Adalog Quantization on DualViT for Indian Heritage Site Classification on Edge Devices
摘要
To conserve the cultural heritage in India, advanced deep learning models are needed with the ability to classify heritage sites images and at the same time be computationally efficient. ViTs have been incredibly successful in image classification but are typically computationally expensive, preventing their practical use. Using the Adaptive Logarithm Quantization (AdaLog) to enhance efficiency without performance degradation and thus optimizing Dual-ViT, a two-pathway transformer model, are presented in this work. AdaLog re-quantizes its logarithmic base based on discretization, and is therefore sensitive to power-law distributed activations, and loss of precision is reduced.

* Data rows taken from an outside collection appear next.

**src/common/mem_bus_pkg.sv**
```systemverilog
package mem_bus_pkg;

  // Byte address on the fetch port and on the backing bus
  typedef logic [31:0] addr_t;

  // One instruction word
  typedef logic [31:0] word_t;

  // Fetch result, word at addr in the low half and addr+4 in the high half
  typedef logic [63:0] dword_t;

endpackage
```
**src/common/mem_req_if.sv**
```systemverilog
`timescale 1ns/100ps

interface mem_req_if;
  import mem_bus_pkg::*;

  // valid is held with a stable addr until ready pulses
  logic valid;
  addr_t addr;
  logic ready;
  word_t rdata;

  modport requester (
    output valid, addr,
    input ready, rdata
  );

  modport responder (
    input valid, addr,
    output ready, rdata
  );

endinterface

```
**src/hdl/wb_fetch_master.sv**
```systemverilog
`timescale 1ns/100ps

module wb_fetch_master (
  input logic clock,
  input logic reset,
  mem_req_if.responder mem,
  input mem_bus_pkg::word_t wb_rdata,
  input logic wb_ack,
  output logic wb_cyc,
  output logic wb_stb,
  output mem_bus_pkg::addr_t wb_adr
);
  import mem_bus_pkg::*;

  typedef enum logic [1:0] {
    idle,
    busy,
    done
  } bus_state_t;

  bus_state_t state;
  word_t read_data;

  always_ff @(posedge clock) begin
    if (!reset) begin
      state <= idle;
    end else begin
      case (state)
        idle: if (mem.valid) state <= busy;
        busy: if (wb_ack) state <= done;
        default: state <= idle;
      endcase
    end
  end

  always_ff @(posedge clock) begin
    if (state == idle && mem.valid) begin
      wb_adr <= mem.addr;
    end
    if (state == busy && wb_ack) begin
      read_data <= wb_rdata;
    end
  end

  // The done cycle keeps cyc low between two reads
  assign wb_cyc = state == busy;
  assign wb_stb = state == busy;
  assign mem.ready = state == done;
  assign mem.rdata = read_data;

endmodule

```
**src/flat_wrapper.sv**
```systemverilog
// flat-port wrapper written by rule: the top's interface ports become plain ports
module wb_fetch_master_flat import mem_bus_pkg::*;
  (clock, reset, wb_rdata, wb_ack, wb_cyc, wb_stb, wb_adr, mem_valid, mem_addr, mem_ready, mem_rdata);
  mem_req_if mem_i ();
  input logic clock;
  input logic reset;
  input mem_bus_pkg::word_t wb_rdata;
  input logic wb_ack;
  output logic wb_cyc;
  output logic wb_stb;
  output mem_bus_pkg::addr_t wb_adr;
  input wire logic [$bits(mem_i.valid)-1:0] mem_valid;
  input wire logic [$bits(mem_i.addr)-1:0] mem_addr;
  output wire logic [$bits(mem_i.ready)-1:0] mem_ready;
  output wire logic [$bits(mem_i.rdata)-1:0] mem_rdata;
  assign mem_i.valid = mem_valid;
  assign mem_i.addr = mem_addr;
  assign mem_ready = mem_i.ready;
  assign mem_rdata = mem_i.rdata;
  wb_fetch_master u_core (.clock(clock), .reset(reset), .mem(mem_i), .wb_rdata(wb_rdata), .wb_ack(wb_ack), .wb_cyc(wb_cyc), .wb_stb(wb_stb), .wb_adr(wb_adr));
endmodule
```
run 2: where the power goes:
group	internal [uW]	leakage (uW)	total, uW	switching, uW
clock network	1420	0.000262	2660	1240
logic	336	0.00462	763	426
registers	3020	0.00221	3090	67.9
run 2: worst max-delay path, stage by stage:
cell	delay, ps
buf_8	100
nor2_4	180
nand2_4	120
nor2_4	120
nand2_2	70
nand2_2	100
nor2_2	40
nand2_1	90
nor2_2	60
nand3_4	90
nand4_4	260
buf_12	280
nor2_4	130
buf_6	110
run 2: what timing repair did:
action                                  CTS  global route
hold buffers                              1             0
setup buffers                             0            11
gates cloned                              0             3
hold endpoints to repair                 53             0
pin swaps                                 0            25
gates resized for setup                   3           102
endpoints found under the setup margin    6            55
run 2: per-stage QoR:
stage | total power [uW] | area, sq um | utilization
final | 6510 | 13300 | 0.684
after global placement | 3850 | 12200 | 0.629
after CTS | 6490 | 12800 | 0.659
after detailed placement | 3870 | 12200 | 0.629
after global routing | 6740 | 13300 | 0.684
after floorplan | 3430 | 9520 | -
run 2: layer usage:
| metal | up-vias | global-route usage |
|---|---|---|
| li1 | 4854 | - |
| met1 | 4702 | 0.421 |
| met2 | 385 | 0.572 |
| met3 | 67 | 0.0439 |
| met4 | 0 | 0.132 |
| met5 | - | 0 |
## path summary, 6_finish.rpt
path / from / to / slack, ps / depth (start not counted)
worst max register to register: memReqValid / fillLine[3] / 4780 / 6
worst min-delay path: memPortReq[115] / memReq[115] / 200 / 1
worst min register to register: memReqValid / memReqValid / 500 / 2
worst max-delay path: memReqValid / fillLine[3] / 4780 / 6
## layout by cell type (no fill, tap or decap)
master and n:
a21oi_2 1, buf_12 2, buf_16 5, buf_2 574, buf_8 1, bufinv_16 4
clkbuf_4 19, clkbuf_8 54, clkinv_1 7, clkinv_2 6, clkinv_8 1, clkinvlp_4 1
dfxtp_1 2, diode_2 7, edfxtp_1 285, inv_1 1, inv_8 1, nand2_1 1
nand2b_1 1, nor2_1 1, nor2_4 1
### config.mk
export PLATFORM = sky130hd
export DESIGN_NAME = cacheController
export DESIGN_NICKNAME = d
export VERILOG_FILES = /design/src/design/cachePkg.sv /design/src/design/cacheController.sv
export SDC_FILE = /design/constraint.sdc
export NUM_CORES = 1
export LEC_CHECK = 0
export BUFFER_PORTS_ARGS = -buffer_cell sky130_fd_sc_hd__buf_4
export CORE_AREA = 10 10 240 242
export CTS_CLUSTER_DIAMETER = 150
export DETAILED_ROUTE_END_ITERATION = 16
export DIE_AREA = 0 0 250 252
export GPL_ROUTABILITY_DRIVEN = 0
export HOLD_SLACK_MARGIN = 0.15
export SLEW_MARGIN = 20
export SYNTH_ARGS = -nofsm -noshare
export SYNTH_HDL_FRONTEND = slang
export SYNTH_SLANG_ARGS = --single-unit
export TNS_END_PERCENT = 50
### constraint.sdc
create_clock -name clk -period 2.68 [get_ports clk]
set_clock_uncertainty 0.05 [all_clocks]
set_input_delay 0.402 -clock clk [delete_from_list [all_inputs] [get_ports clk]]
set_output_delay 0.402 -clock clk [all_outputs]
set_load 0.01 [all_outputs]
### src/design/cachePkg.sv
package cachePkg;

	// ----------------------------------------------------------
	// geometry
	// ----------------------------------------------------------
	localparam int addrWidth = 32;
	localparam int wordWidth = 32;
	localparam int lineWords = 4;
	localparam int offsetBits = $clog2(lineWords * wordWidth / 8); // byte offset in a line
	localparam int wordSelBits = $clog2(lineWords);

	typedef logic [addrWidth-1:0] addrT;
	typedef logic [wordWidth-1:0] wordT;
	typedef logic [lineWords*wordWidth-1:0] lineT; // word 0 in the low bits
	typedef logic [addrWidth-offsetBits-1:0] lineAddrT;

	// ----------------------------------------------------------
	// cpu and memory side bundles
	// ----------------------------------------------------------
	typedef enum logic [1:0] {
		opNone,
		opRead,
		opWrite,
		opInvalidate
	} cacheOpT;

	typedef struct packed {
		cacheOpT op;
		addrT addr;
		wordT wdata;
	} cpuReqT;

	typedef struct packed {
		logic hit;
		wordT rdata; // zero unless read
	} cpuRespT;

	// one whole line in either direction
	typedef struct packed {
		logic write;
		lineAddrT lineAddr;
		lineT line;
	} memReqT;

endpackage
$ cat config.mk
export PLATFORM = sky130hd
export DESIGN_NAME = tagStore
export DESIGN_NICKNAME = d
export VERILOG_FILES = /design/src/design/cachePkg.sv /design/src/design/tagStore.sv
export SDC_FILE = /design/constraint.sdc
export NUM_CORES = 1
export LEC_CHECK = 0
export ABC_CLOCK_PERIOD_IN_PS = 4100
export BUFFER_PORTS_ARGS = -buffer_cell sky130_fd_sc_hd__clkbuf_2
export CAP_MARGIN = 20
export CELL_PAD_IN_SITES_DETAIL_PLACEMENT = 0
export CELL_PAD_IN_SITES_GLOBAL_PLACEMENT = 1
export CORE_MARGIN = 2
export CORE_UTILIZATION = 50
export DETAILED_ROUTE_END_ITERATION = 12
export GPL_ROUTABILITY_DRIVEN = 0
export PLACE_DENSITY_LB_ADDON = 0.2
export SLEW_MARGIN = 40
export SYNTH_ARGS = -nofsm -noshare
export SYNTH_HDL_FRONTEND = slang
export SYNTH_SLANG_ARGS = --single-unit
$ cat constraint.sdc
create_clock -name clk -period 4.1 [get_ports clk]
set_input_delay 0.205 -clock clk [delete_from_list [all_inputs] [get_ports clk]]
set_output_delay 0.205 -clock clk [all_outputs]
set_load 0.02 [all_outputs]
$ cat src/design/cachePkg.sv
package cachePkg;

	// ----------------------------------------------------------
	// geometry
	// ----------------------------------------------------------
	localparam int addrWidth = 32;
	localparam int wordWidth = 32;
	localparam int lineWords = 4;
	localparam int offsetBits = $clog2(lineWords * wordWidth / 8); // byte offset in a line
	localparam int wordSelBits = $clog2(lineWords);

	typedef logic [addrWidth-1:0] addrT;
	typedef logic [wordWidth-1:0] wordT;
	typedef logic [lineWords*wordWidth-1:0] lineT; // word 0 in the low bits
	typedef logic [addrWidth-offsetBits-1:0] lineAddrT;

	// ----------------------------------------------------------
	// cpu and memory side bundles
	// ----------------------------------------------------------
	typedef enum logic [1:0] {
		opNone,
		opRead,
		opWrite,
		opInvalidate
	} cacheOpT;

	typedef struct packed {
		cacheOpT op;
		addrT addr;
		wordT wdata;
	} cpuReqT;

	typedef struct packed {
		logic hit;
		wordT rdata; // zero unless read
	} cpuRespT;

	// one whole line in either direction
	typedef struct packed {
		logic write;
		lineAddrT lineAddr;
		lineT line;
	} memReqT;

endpackage

$ cat src/design/tagStore.sv
`timescale 1ns/1ps

module tagStore #(
	parameter int numSets = 16,
	localparam int indexBits = $clog2(numSets),
	localparam int tagBits = cachePkg::addrWidth - cachePkg::offsetBits - indexBits
) (
	input logic clk,
	input logic reset,
	input logic [indexBits-1:0] setIndex,
	input logic [tagBits-1:0] reqTag,
	input logic accessWay,
	input logic touch,
	input logic install,
	input logic markDirty,
	input logic invalidateWay,
	output logic hitValid,
	output logic hitWay,
	output logic victimWay,
	output logic victimDirty,
	output logic [tagBits-1:0] victimTag
);

	logic [tagBits-1:0] tags [2][numSets];
	logic [1:0][numSets-1:0] valid;
	logic [1:0][numSets-1:0] dirty;
	logic [numSets-1:0] lru; // way to evict next
	logic [1:0] wayHit;

	// ----------------------------------------------------------
	// lookup
	// ----------------------------------------------------------
	always_comb begin
		for (int w = 0; w < 2; w++) begin
			wayHit[w] = valid[w][setIndex] && (tags[w][setIndex] == reqTag);
		end
	end

	assign hitValid = |wayHit;
	assign hitWay = wayHit[1];

	always_comb begin
		if (!valid[0][setIndex]) begin
			victimWay = 1'b0; // empty way first
		end else if (!valid[1][setIndex]) begin
			victimWay = 1'b1;
		end else begin
			victimWay = lru[setIndex];
		end
	end

	// state of the line the controller is working on
	assign victimDirty = valid[accessWay][setIndex] && dirty[accessWay][setIndex];
	assign victimTag = tags[accessWay][setIndex];

	// ----------------------------------------------------------
	// updates
	// ----------------------------------------------------------
	always_ff @(posedge clk) begin
		if (reset) begin
			valid <= '0;
			dirty <= '0;
			lru <= '0;
		end else begin
			if (install) begin
				valid[accessWay][setIndex] <= 1'b1;
				dirty[accessWay][setIndex] <= markDirty; // write miss lands dirty
			end else if (markDirty) begin
				dirty[accessWay][setIndex] <= 1'b1;
			end
			if (invalidateWay) begin
				valid[accessWay][setIndex] <= 1'b0;
				dirty[accessWay][setIndex] <= 1'b0;
			end
			if (touch || install) begin
				lru[setIndex] <= ~accessWay;
			end
		end
	end

	always_ff @(posedge clk) begin
		if (install) begin
			tags[accessWay][setIndex] <= reqTag;
		end
	end

endmodule

==> run_results.csv, run 1 <==
group,metric,value,unit
logic_synthesis,synth_edf_count,768,
logic_synthesis,synthArstFlopShare,0,
floorplan,die_y,270,µm
logic_synthesis,ys_top_cells_by_count,"edfxtp_1 (768), mux4_2 (198), nor2_1 (176)",
sta,setup_violations,0,
drt,drt-initial-drc-count,2412,
clock_tree,cts-root-buf,"clkbuf_16",
cells_and_area,fin_nets,2243,
clock_tree,clk_path_buf_depth,3,
critical_path,cp_data_arrival_time,3740,ps
worst_hold_path,whs_path_depth,1,
critical_path,cp.required,3890,ps
logic_synthesis,synth_largest_type_area_fraction,0.652,
logic_synthesis,synth_area_leaders,"edfxtp_1 (65%), mux4_2 (13%), dfxtp_1 (4.5%)",
power,p_per_area,462,nW/µm²
sta,period_needed,3940,ps
run_status,run_status,"complete, no violations",
logic_synthesis,syn_nets,2089,
logic_synthesis,synthCells,2054,
logic_synthesis,ys_ff_latch,848,
floorplan,start_util,0.505,
sta,fmax,254,MHz
power,p_leak,13.4,nW
grt,grt_pass1_vias,19900,
power,vdd_drop_max,0.333,mV
floorplan,dieArea,72900,µm²
logic_synthesis,synthesis.area,35400,µm²
clock_tree,tritoncts,"done",
sta,rsz0062_at_grt,"false",
drt,drt-vias-per-instance,6.31,
placed_design,hpwl,62900,µm
grt,grt_util_met1,0.409,
grt,grt_pass1_wl,145000,µm
logic_synthesis,yosysMostFrequentCell,"edfxtp_1",
cells_and_area,area.growth.synth_to_final,14.1,%
cells_and_area,layout-drive-gt1-share,0.250,
worst_hold_path,min-delay-start,"reqTag[6]",
grt,antenna_found_initial,3,
floorplan,rows,97,
logic_synthesis,synth_largest_area_cell,"edfxtp_1",
clock_tree,clk_pin_slew_worst_paths,60,ps
flow_run,drv_cap,0,
logic_synthesis,yosysUniqueCellTypes,65,
clock_tree,cts_inserted_buffers,87,
critical_path,reg2reg_from,"dirty[8]",
sta,max-slew-margin-rel,0.463,
logic_synthesis,synth.avg_cell_area,17.2,µm²
critical_path,rr_endpoint,"dirty[8]",
drt,routed_wl,102000,µm
drt,vias,20300,
critical_path,worst-path-max-fanout,60,
sta,fin_setup_tns,0,ps
floorplan,core,70000,µm²
floorplan,io-pin-count,63,
grt,grt_usage,0.280,
grt,use_met2,0.441,
critical_path,reg2reg_slack,3090,ps
drt,final_antenna_net_count,0,
grt,top_usage_layer,"met2",
critical_path,critical_path.startpoint_type,"input pin",
sta,final_max_slew_viol_count,0,
critical_path,path_class,"input pin to output pin",
drt,dr.pass1.iters,6,
floorplan,chipWidth,270,µm
critical_path,end_kind,"output pin",
sta,clock-skew-final,0,ps
worst_hold_path,hold_path_end,"tags[0][30]",
clock_tree,post-cts-setup-buffers,0,
worst_hold_path,hold_class,"input pin to register",
grt,grt_overflow_total,0,
placed_design,io_buffers,62,
cells_and_area,fill_cells,5366,
logic_synthesis,synth-seq-area-share,0.697,
grt,grt_max_degree,61,
critical_path,cp-startpoint,"setIndex[1]",
sta,fin_crit_sh,0.962,
clock_tree,cts.sinks,848,
critical_path,reg2reg_depth,5,
logic_synthesis,synth_ff_type,"edfxtp_1",
sta,worst_pin_slew,806,ps
clock_tree,htreeDepth,3,
grt,met3_usage,0.0490,
drt,drc,0,
drt,routedWlPerCell,31.6,µm
clock_tree,clock_latency,620,ps
sta,final_hold_viol_count,0,
cells_and_area,postLayoutCoreUtil,0.577,
logic_synthesis,ys_warn_count,0,
[worst max path at each step]
| stage | end | slack (ps) | cells after the start |
|---|---|---|---|
| floorplan | tags[1][192] | 1160 | 9 |
| global placement | hitValid | 350 | 11 |
| detailed placement | hitValid | 330 | 11 |
| CTS | hitValid | 70 | 9 |
| global route | hitValid | 50 | 9 |
| finish | hitValid | 160 | 10 |
[logic make-up after synthesis]
family / count (synthesis) / share of synthesized area
mux: 332 / 0.167
compound gates: 275 / 0.0516
xor+xnor: 45 / 0.0111
simple gates: 379 / 0.0487
flops: 848 / 0.697
buf+inv: 175 / 0.0243
[cells in the final DEF, fill, tap and decap left out, types with 5 or more instances in the layout]
cell	synthesis	final
mux2i_1	108	108
xor2_1	17	17
nor2_1	176	176
nand2b_1	11	11
clkbuf_2	0	54
nand4_1	5	5
nor2b_1	40	40
buf_12	2	32
and3_2	0	7
nand2_1	85	85
clkbuf_1	53	14
a311oi_1	10	10
mux4_1	5	5
o211ai_1	10	10
nand3_1	7	7
o21ai_0	32	32
a21oi_1	97	97
a221oi_1	14	14
bufinv_16	0	8
clkinv_2	0	14
clkinv_1	1	28
edfxtp_1	768	768
clkbuf_16	0	89
mux4_2	198	198
a22oi_1	10	10
buf_4	11	101
nor3_1	7	7
o22ai_1	19	19
inv_1	47	47
and2_2	0	24
mux2_2	20	20
dfxtp_1	80	80
a211oi_1	45	45
xnor2_1	28	28
[metrics by stage]
step / power, W / hold slack (ps) / instances / worst slack [ps] / instance area [µm²]
6_report: 0.0187 / 40.6 / 3218 / 157 / 40400
5_1_grt: 0.0192 / 24.6 / 3217 / 51.2 / 40400
4_1_cts: 0.0187 / 4.16 / 3216 / 70.1 / 40400
3_5_place_dp: 0.0111 / 491 / 3059 / 334 / 37600
3_3_place_gp: 0.0111 / 477 / 3059 / 352 / 37600
2_1_floorplan: 0.0105 / 304 / 2054 / 1160 / 35400
[metal layers]
layer / part of all wire / wire length (µm)
met3: 0.086 / 8720
met1: 0.41 / 42100
met5: 0 / 0
met2: 0.47 / 48300
met4: 0.025 / 2550
[critical path, cell delays in order]
cell and delay (ps):
buf_8 460, buf_4 420, mux4_2 420, a22oi_1 220
o211ai_1 120, o31ai_1 590, o2111ai_1 310, a2111oi_4 490
a41o_1 250, clkbuf_2 200
[registers in the layout, indices dropped and copies added (netlist names)]
signal  cells
tags      768
dirty      32
lru        16
valid      32
[power breakdown]
group / switching [W] / total, W / internal (W)
clock: 0.00322 / 0.00767 / 0.00445
sequential: 0.0000274 / 0.00955 / 0.00952
combinational: 0.000915 / 0.00143 / 0.000512
[layout make-up]
class                   count  area, µm²  area share
diodes                      2       5.00    0.000124
clock buffers             103       2280      0.0565
clock inverters            54        448      0.0111
inverters                  48        183     0.00452
multi-input cells        1031       9910       0.245
flip-flops and latches    848      24700       0.611
well taps                 940       1180      0.0291
repair buffers            192       1710      0.0424
[what timing repair did]
action,CTS,global route
hold buffers,0,0
setup endpoints to repair,0,2
resized for setup,0,1
Note: power is estimated with default switching activity, not from simulation.
==> run 2, diff against run 1 <==
--- a/config.mk
+++ b/config.mk
@@ -5,7 +5,7 @@
 export SDC_FILE = /design/constraint.sdc
 export NUM_CORES = 1
 export LEC_CHECK = 0
-export ABC_CLOCK_PERIOD_IN_PS = 4100
+export ABC_CLOCK_PERIOD_IN_PS = 3740
 export BUFFER_PORTS_ARGS = -buffer_cell sky130_fd_sc_hd__clkbuf_2
 export CAP_MARGIN = 20
 export CELL_PAD_IN_SITES_DETAIL_PLACEMENT = 0
@@ -15,6 +15,7 @@
 export DETAILED_ROUTE_END_ITERATION = 12
 export GPL_ROUTABILITY_DRIVEN = 0
 export PLACE_DENSITY_LB_ADDON = 0.2
+export SKIP_LAST_GASP = 1
 export SLEW_MARGIN = 40
 export SYNTH_ARGS = -nofsm -noshare
 export SYNTH_HDL_FRONTEND = slang
==> constraint.sdc (replaced) <==
create_clock -name clk -period 3.74 [get_ports clk]
set_input_delay 0.187 -clock clk [delete_from_list [all_inputs] [get_ports clk]]
set_output_delay 0.187 -clock clk [all_outputs]
set_load 0.02 [all_outputs]
==> run_results.csv, run 2 (synthesis gave the netlist of run 1 again) <==
group,metric,value,unit
run_status,run_status,"complete, but fails checks",
run_status,failed_checks,"setup timing",
clock_tree,clk_path_buf_depth,3,
grt,grt_usage,0.284,
clock_tree,cts_inserted_buffers,87,
worst_hold_path,hold_class,"input pin to register",
cells_and_area,top_register,"tags",
sta,period_needed,3760,ps
drt,drt-initial-drc-count,2566,
clock_tree,clock_latency,620,ps
clock_tree,htreeDepth,3,
cells_and_area,final_cell_mix,"edfxtp_1 (768), mux4_2 (199), nor2_1 (175), buf_4 (110), mux2i_1 (102)",
floorplan,chipWidth,270,µm
grt,grt_pass1_vias,20400,
power,p_leak,13.6,nW
critical_path,cp.required,3550,ps
drt,final_antenna_net_count,0,
cells_and_area,final_common_cell,"edfxtp_1",
critical_path,reg2reg_from,"dirty[3]",
cells_and_area,reg_top3,"tags: 768 flops, dirty: 32 flops, valid: 32 flops",
critical_path,worst-path-max-fanout,2,
cells_and_area,largest_register_ffs,768,
sta,worst_pin_slew,834,ps
sta,final_max_slew_viol_count,0,
flow_run,drv_cap,0,
drt,vias,20400,
clock_tree,cts.sinks,848,
floorplan,start_util,0.505,
cells_and_area,layout-drive-gt1-share,0.265,
critical_path,cp-startpoint,"tags[0][128]",
cells_and_area,fin_nets,2270,
drt,routedWlPerCell,31.8,µm
placed_design,dp_slack,13.0,ps
grt,grt_pass1_wl,147000,µm
grt,antenna_found_initial,2,
sta,setup_ws,-21.6,ps
sta,clock-skew-final,0,ps
clock_tree,cts-root-buf,"clkbuf_16",
sta,rsz0062_at_grt,"true",
placed_design,io_buffers,62,
sta,hold_ws,29.0,ps
critical_path,critical_path.startpoint_type,"register",
cells_and_area,post_layout_nonfiller_instances,3245,
floorplan,rows,97,
cells_and_area,fill_cells,5277,
sta,max-slew-margin-rel,0.444,
grt,grt_max_degree,81,
cells_and_area,area.growth.synth_to_final,15.7,%
critical_path,path_class,"register to output pin",
drt,routed_wl,103000,µm
clock_tree,tritoncts,"done",
placed_design,dp_cells,3084,
drt,drc,0,
sta,setup_violations,1,
floorplan,io-pin-count,63,
clock_tree,clk_pin_slew_worst_paths,60,ps
drt,dr.pass1.iters,6,
floorplan,die_y,270,µm
worst_hold_path,min-delay-start,"reqTag[2]",
power,p_per_area,504,nW/µm²
floorplan,core,70000,µm²
sta,fin_crit_sh,1.01,
clock_tree,post-cts-setup-buffers,0,
drt,drt-vias-per-instance,6.29,
critical_path,end_kind,"output pin",
power,vdd_drop_max,0.341,mV
floorplan,dieArea,72900,µm²
critical_path,cp_data_arrival_time,3570,ps
sta,final_hold_viol_count,0,
placed_design,hpwl,63000,µm
sta,fmax,266,MHz
grt,grt_overflow_total,0,
[run 2: metal layers]
metal	vias up	global-route usage	wire [µm]
li1	8509	-	-
met1	10700	0.392	40800
met2	1069	0.452	49200
met3	173	0.0668	10100
met4	0	0.0864	2940
met5	-	0	0
[run 2: area by class of cell]
class,instances,area [µm²],area share
inverter,48,183,0.00446
multi-input combinational,1031,10000,0.245
timing repair buffer,219,2130,0.0521
antenna,2,5.00,0.000122
clock inverter,43,419,0.0102
sequential,848,24700,0.602
tap,940,1180,0.0287
clock buffer,114,2350,0.0574
[run 2: worst max-delay path, stage by stage, from the launching register on]
cell and delay [ps]:
edfxtp_1 380, mux4_2 500, mux2i_4 230, xor2_2 270, o211ai_1 140, o21ai_1 100
nand4_1 280, nor4b_4 500, a41o_1 340, clkbuf_8 180
[run 2: metrics by stage]
stage	setup TNS [ps]	power, W	util	instance area, µm²
after floorplan	0	0.0116	-	35400
after global placement	0	0.0122	0.543	38000
after detailed placement	0	0.0123	0.543	38000
after CTS	-1.50	0.0207	0.584	40900
after global routing	-120	0.0212	0.585	40900
final	-21.6	0.0206	0.585	40900
[run 2: worst paths after layout]
kind,end,slack [ps],cells after the start
setup / recovery,hitValid,-20,9
hold / removal,tags[1][362],30,1
setup reg to reg,dirty[3],2700,5
hold reg to reg,lru[15],500,2
[run 2: what timing repair did]
item | 4_1_cts | 5_1_grt
hold buffers | 2 | 0
hold endpoints to repair | 3 | 0
setup endpoints to repair | 2 | 2
pin swaps | 2 | 6
resized for setup | 17 | 11
[run 2: power breakdown]
| group | internal [W] | leakage, nW | switching (W) |
|---|---|---|---|
| Clock | 0.00497 | 1.36 | 0.00353 |
| Sequential | 0.0104 | 7.56 | 0.0000302 |
| Combinational | 0.000611 | 4.65 | 0.00103 |
| Total | 0.0160 | 13.6 | 0.00459 |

In order to improve performance more, Fast Progressive Combining Search (FPCS) is applied to decide on the most appropriate quantization parameters, and the most appropriate choice of logarithmic base that guarantees effective compression with numerical stability. On the Indian Heritage Digital Space (IHDS) data, the AdaLog quantized Dual-ViT model has an accuracy of 85.68% (almost equal to the 87.63% of the original model) and requires only 29.88MB of model space (compared to 94.59MB). Also, computational complexity is reduced with a large reduction of 66.67% in FLOPS and hence this strategy is highly appropriate in the implementation on resource constrained edge devices. The above outcomes point to AdaLog enhanced Dual-ViT with FPCS as an effective and scalable heritage preservation system.